Command "strace -T" introducing too much overhead

211 Views Asked by At

I'm trying to check the execution time of each system call invoked by my application using strace -T.

I got the trace output. But the time calculated by strace for each system call seemed inaccurate.

To confirm the accuracy, I added few usleep(100) calls in my application. usleep is calling nanosleep() syscall. I expected the strace to show the time taken by nanosleep(100000) to be around 100 microseconds. But the values shown by strace for nanosleep(100000) is around 300 microseconds. For some calls, it is even showing 7 milliseconds(as seen in the 3rd line of below attached screenshot). enter image description here

  1. What is the reason for so much fluctuation in the execution time of a system call. Is this the issue with strace calculation or nanosleep(100000) is really taking a lot more than 100 microseconds to execute?
  2. If the issue is because of overhead introduced by strace, then the overhead is too much and strace is not useful to calculate the time taken by system call. Is there any way to avoid the overhead of strace?

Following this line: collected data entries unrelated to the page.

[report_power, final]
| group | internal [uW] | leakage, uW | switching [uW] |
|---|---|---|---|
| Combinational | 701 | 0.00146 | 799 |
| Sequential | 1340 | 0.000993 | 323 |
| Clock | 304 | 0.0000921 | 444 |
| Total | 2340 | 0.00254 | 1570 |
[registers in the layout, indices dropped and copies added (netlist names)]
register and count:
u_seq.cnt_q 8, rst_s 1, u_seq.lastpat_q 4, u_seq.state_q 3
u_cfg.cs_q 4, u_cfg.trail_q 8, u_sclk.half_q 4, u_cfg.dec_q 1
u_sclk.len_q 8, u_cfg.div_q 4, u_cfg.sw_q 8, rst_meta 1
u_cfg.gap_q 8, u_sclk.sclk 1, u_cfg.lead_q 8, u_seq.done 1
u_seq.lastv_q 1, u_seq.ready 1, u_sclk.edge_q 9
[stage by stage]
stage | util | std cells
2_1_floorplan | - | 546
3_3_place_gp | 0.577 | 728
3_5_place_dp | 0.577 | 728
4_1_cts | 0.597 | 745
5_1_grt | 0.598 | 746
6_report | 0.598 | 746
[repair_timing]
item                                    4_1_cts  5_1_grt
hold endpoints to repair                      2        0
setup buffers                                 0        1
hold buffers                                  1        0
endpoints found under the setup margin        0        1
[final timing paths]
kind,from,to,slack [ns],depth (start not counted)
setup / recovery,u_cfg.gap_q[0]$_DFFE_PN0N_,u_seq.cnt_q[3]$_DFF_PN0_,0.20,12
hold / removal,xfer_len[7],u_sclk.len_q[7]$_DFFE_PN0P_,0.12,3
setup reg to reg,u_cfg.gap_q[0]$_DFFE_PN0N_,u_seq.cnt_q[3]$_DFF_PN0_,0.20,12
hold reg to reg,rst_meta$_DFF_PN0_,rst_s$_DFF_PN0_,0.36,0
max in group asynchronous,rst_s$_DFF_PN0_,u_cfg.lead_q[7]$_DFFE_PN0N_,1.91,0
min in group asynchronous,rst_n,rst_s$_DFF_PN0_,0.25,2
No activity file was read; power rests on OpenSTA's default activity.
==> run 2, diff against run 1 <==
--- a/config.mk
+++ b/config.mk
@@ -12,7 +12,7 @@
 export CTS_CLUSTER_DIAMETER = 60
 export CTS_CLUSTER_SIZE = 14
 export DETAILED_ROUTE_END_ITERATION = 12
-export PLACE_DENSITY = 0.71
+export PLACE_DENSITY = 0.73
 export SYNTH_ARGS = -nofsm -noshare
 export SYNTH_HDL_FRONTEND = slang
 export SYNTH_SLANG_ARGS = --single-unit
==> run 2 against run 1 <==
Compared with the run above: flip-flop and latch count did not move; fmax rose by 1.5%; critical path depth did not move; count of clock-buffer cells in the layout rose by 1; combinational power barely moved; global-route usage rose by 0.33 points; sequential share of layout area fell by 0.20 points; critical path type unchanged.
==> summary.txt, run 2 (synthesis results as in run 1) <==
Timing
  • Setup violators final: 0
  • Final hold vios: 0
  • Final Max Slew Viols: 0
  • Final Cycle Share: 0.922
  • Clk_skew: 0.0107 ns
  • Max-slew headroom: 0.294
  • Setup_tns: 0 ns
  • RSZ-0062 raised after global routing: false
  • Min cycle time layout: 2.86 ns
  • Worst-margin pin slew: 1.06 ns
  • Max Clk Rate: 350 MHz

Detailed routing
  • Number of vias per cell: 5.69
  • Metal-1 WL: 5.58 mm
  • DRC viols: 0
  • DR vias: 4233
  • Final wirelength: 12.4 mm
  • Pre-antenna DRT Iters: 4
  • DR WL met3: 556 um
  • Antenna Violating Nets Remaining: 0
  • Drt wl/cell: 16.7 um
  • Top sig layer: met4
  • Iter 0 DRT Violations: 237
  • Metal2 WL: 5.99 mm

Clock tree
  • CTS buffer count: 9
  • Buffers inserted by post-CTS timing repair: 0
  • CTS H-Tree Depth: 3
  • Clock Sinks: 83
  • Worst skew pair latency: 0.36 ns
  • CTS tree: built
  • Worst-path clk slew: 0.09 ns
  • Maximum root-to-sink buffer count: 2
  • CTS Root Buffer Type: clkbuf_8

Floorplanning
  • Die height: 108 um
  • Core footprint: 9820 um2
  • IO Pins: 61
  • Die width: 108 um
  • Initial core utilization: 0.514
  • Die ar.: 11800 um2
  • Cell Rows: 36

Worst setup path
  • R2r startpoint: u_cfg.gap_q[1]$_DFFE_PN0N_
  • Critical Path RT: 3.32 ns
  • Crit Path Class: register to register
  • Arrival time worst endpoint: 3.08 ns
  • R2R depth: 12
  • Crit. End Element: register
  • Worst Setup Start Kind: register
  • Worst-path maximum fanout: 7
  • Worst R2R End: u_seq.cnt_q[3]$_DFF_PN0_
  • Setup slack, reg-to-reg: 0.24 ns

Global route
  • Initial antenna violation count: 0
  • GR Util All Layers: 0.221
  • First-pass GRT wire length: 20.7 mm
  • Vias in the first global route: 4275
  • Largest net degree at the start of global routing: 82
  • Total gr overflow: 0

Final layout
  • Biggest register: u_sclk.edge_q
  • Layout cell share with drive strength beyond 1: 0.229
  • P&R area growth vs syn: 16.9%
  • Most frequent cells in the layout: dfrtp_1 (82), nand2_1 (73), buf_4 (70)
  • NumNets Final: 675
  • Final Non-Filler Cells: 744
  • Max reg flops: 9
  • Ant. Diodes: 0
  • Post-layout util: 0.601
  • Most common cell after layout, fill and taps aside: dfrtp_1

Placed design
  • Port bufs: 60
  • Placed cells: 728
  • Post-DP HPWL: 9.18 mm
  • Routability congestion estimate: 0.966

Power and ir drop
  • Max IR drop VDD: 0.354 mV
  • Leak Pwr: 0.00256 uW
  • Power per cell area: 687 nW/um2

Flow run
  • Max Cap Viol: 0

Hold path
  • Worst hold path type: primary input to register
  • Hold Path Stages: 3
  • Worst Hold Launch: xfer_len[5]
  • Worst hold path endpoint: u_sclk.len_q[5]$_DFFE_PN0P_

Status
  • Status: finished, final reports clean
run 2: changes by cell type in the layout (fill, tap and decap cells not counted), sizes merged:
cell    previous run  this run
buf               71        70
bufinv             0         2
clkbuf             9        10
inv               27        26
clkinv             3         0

If not, is there any other tool to achieve the same?
2

There are 2 best solutions below

0
Zazaeil On

strace is quite invasive because it is built upon the ptrace, the man pages. The immediate implication is that strace suffers from an interaction between the user-space and kernel-space - that's because the ptrace is nothing but yet another system call with all the consequences of that.

The whole thing about eBPF is that it runs in the kernel space entirely, without costly interactions between the two worlds. You could try to experiment with the bpftrace and compare the outcome (strongly biasing to the latter to be more trustworthy than the former one). In my experience, eBPF is not only much faster and less resource-hungry but also much more accurate as well.

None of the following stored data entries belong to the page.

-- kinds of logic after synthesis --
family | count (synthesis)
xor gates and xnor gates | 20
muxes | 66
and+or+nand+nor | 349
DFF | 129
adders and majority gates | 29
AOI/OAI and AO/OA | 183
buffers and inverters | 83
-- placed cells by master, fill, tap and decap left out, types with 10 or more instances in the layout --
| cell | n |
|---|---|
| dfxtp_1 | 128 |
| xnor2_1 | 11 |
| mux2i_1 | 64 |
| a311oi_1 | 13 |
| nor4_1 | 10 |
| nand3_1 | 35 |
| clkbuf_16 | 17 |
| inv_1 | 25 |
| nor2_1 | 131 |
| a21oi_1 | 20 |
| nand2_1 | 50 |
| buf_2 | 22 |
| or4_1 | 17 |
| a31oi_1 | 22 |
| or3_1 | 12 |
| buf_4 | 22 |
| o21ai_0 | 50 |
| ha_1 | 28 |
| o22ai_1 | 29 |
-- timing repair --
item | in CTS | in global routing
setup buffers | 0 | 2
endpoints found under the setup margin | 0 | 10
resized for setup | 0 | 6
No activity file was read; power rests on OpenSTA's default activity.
## src/rtl/zqcal_pkg.sv

```systemverilog
package zqcal_pkg;
   typedef enum logic [1:0] {
      ZS_IDLE  = 2'd0,
      ZS_DRAIN = 2'd1,
      ZS_ISSUE = 2'd2
   } zq_state_t;
endpackage

```

## src/rtl/zqcal_timer.sv

```systemverilog
module zqcal_timer #(
   parameter int INTERVAL = 0
) (
   input  logic clk,
   input  logic rst_n,
   input  logic reload,
   output logic due
);
   generate
      if (INTERVAL < 0) begin : g_bad_interval
         $error("zqcal_timer: INTERVAL must not be negative");
      end
      if (INTERVAL == 0) begin : g_user_only
         assign due = 1'b0;
      end else begin : g_periodic
         localparam int TW = (INTERVAL > 1) ? $clog2(INTERVAL) : 1;
         localparam logic [TW-1:0] LAST = TW'(INTERVAL - 1);
         logic [TW-1:0] cnt_q;

         always_ff @(posedge clk or negedge rst_n) begin
            if (!rst_n) begin
               cnt_q <= '0;
            end else if (reload) begin
               cnt_q <= '0;
            end else if (cnt_q != LAST) begin
               cnt_q <= cnt_q + 1'b1;
            end
         end

         assign due = (cnt_q == LAST);

         // the counter never exceeds its last value
         p_cnt_in_range_r7: assert property (@(posedge clk) disable iff (!rst_n)
            cnt_q <= LAST);
      end
   endgenerate
endmodule

```

## src/rtl/zqcal_ctrl.sv

```systemverilog
module zqcal_ctrl
   import zqcal_pkg::*;
#(
   parameter int CNT_W = 4
) (
   input  logic             clk,
   input  logic             rst_n,
   input  logic             usr_req,
   input  logic             tick,
   input  logic [CNT_W-1:0] busy_cnt,
   input  logic             zq_ready,
   output logic             data_hold,
   output logic             zq_valid,
   output logic             usr_ack,
   output logic             fire
);
   generate
      if (CNT_W < 1) begin : g_bad_width
         $error("zqcal_ctrl: CNT_W must be at least 1");
      end
   endgenerate

   zq_state_t st_q;
   logic      from_user_q;
   logic      drained;

   assign drained = (busy_cnt == '0);

   always_ff @(posedge clk or negedge rst_n) begin
      if (!rst_n) begin
         st_q        <= ZS_IDLE;
         from_user_q <= 1'b0;
      end else begin
         unique case (st_q)
            ZS_IDLE: begin
               if (usr_req || tick) begin
                  st_q        <= ZS_DRAIN;
                  from_user_q <= usr_req;
               end
            end
            ZS_DRAIN: begin
               if (drained) st_q <= ZS_ISSUE;
            end
            ZS_ISSUE: begin
               if (zq_ready) begin
                  st_q        <= ZS_IDLE;
                  from_user_q <= 1'b0;
               end
            end
            default: st_q <= ZS_IDLE;
         endcase
      end
   end

   assign data_hold = (st_q != ZS_IDLE);
   assign zq_valid  = (st_q == ZS_ISSUE);
   assign fire      = zq_valid && zq_ready;
   assign usr_ack   = fire && from_user_q;

   // the command is never offered without data being held off
   p_hold_covers_valid_r2: assert property (@(posedge clk) disable iff (!rst_n)
      zq_valid |-> data_hold);
   // the command appears only after an empty drain
   p_valid_after_drain_r3: assert property (@(posedge clk) disable iff (!rst_n)
      $rose(zq_valid) |-> $past(busy_cnt == '0));
   // the command stays offered until accepted
   p_valid_sticky_r3: assert property (@(posedge clk) disable iff (!rst_n)
      (zq_valid && !zq_ready) |=> zq_valid);
   // the acknowledge is one cycle and only on a handshake
   p_ack_on_handshake_r4: assert property (@(posedge clk) disable iff (!rst_n)
      usr_ack |-> (zq_valid && zq_ready));
   p_ack_single_r4: assert property (@(posedge clk) disable iff (!rst_n)
      usr_ack |=> !usr_ack);
endmodule

```

## src/rtl/zqcal_sched.sv

```systemverilog
module zqcal_sched #(
   parameter int INTERVAL = 0,
   parameter int CNT_W    = 4
) (
   input  logic             clk,
   input  logic             rst_n,
   input  logic             usr_req,
   output logic             usr_ack,
   input  logic [CNT_W-1:0] busy_cnt,
   output logic             data_hold,
   output logic             zq_valid,
   input  logic             zq_ready
);
   logic tick;
   logic fire;

   zqcal_timer #(.INTERVAL(INTERVAL)) u_timer (
      .clk    (clk),
      .rst_n  (rst_n),
      .reload (fire),
      .due    (tick)
   );

   zqcal_ctrl #(.CNT_W(CNT_W)) u_ctrl (
      .clk       (clk),
      .rst_n     (rst_n),
      .usr_req   (usr_req),
      .tick      (tick),
      .busy_cnt  (busy_cnt),
      .zq_ready  (zq_ready),
      .data_hold (data_hold),
      .zq_valid  (zq_valid),
      .usr_ack   (usr_ack),
      .fire      (fire)
   );
endmodule

```

## config.mk

```make
export PLATFORM = sky130hd
export DESIGN_NAME = zqcal_sched
export DESIGN_NICKNAME = d
export VERILOG_FILES = /design/src/rtl/zqcal_pkg.sv /design/src/rtl/zqcal_timer.sv /design/src/rtl/zqcal_ctrl.sv /design/src/rtl/zqcal_sched.sv
export SDC_FILE = /design/constraint.sdc
export NUM_CORES = 1
export LEC_CHECK = 0
export BUFFER_PORTS_ARGS = -buffer_cell sky130_fd_sc_hd__buf_2
export CORE_AREA = 10 10 47 49
export CTS_CLUSTER_DIAMETER = 60
export CTS_CLUSTER_SIZE = 8
export DETAILED_ROUTE_END_ITERATION = 6
export DIE_AREA = 0 0 57 59
export PLACE_DENSITY = 0.35
export SLEW_MARGIN = 15
export SYNTH_ARGS = -nofsm -noshare
export SYNTH_HDL_FRONTEND = slang
export SYNTH_SLANG_ARGS = --single-unit
export TNS_END_PERCENT = 100
```

## constraint.sdc

```tcl
create_clock -name clk -period 1.25 [get_ports clk]
set_clock_uncertainty 0.2 [all_clocks]
set_input_delay 0.125 -clock clk [delete_from_list [all_inputs] [get_ports clk]]
set_output_delay 0.125 -clock clk [all_outputs]
set_load 0.01 [all_outputs]
```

If you're new to eBPF and have no idea what it is, then start here.

0
pchaigno On

strace

This seems likely to be caused by strace. By default, strace intercepts all syscall entries and exits, causing two context switches per syscall.

If you want to trace a subset of syscalls, there is an experimental option to reduce the overhead, --seccomp-bpf. See https://pchaigno.github.io/strace/2019/10/02/introducing-strace-seccomp-bpf.html for an explanation.

bcc

In your case, one option is to use the existing bcc tool funclatency. See https://github.com/iovisor/bcc/blob/master/tools/funclatency_example.txt for examples of its usage.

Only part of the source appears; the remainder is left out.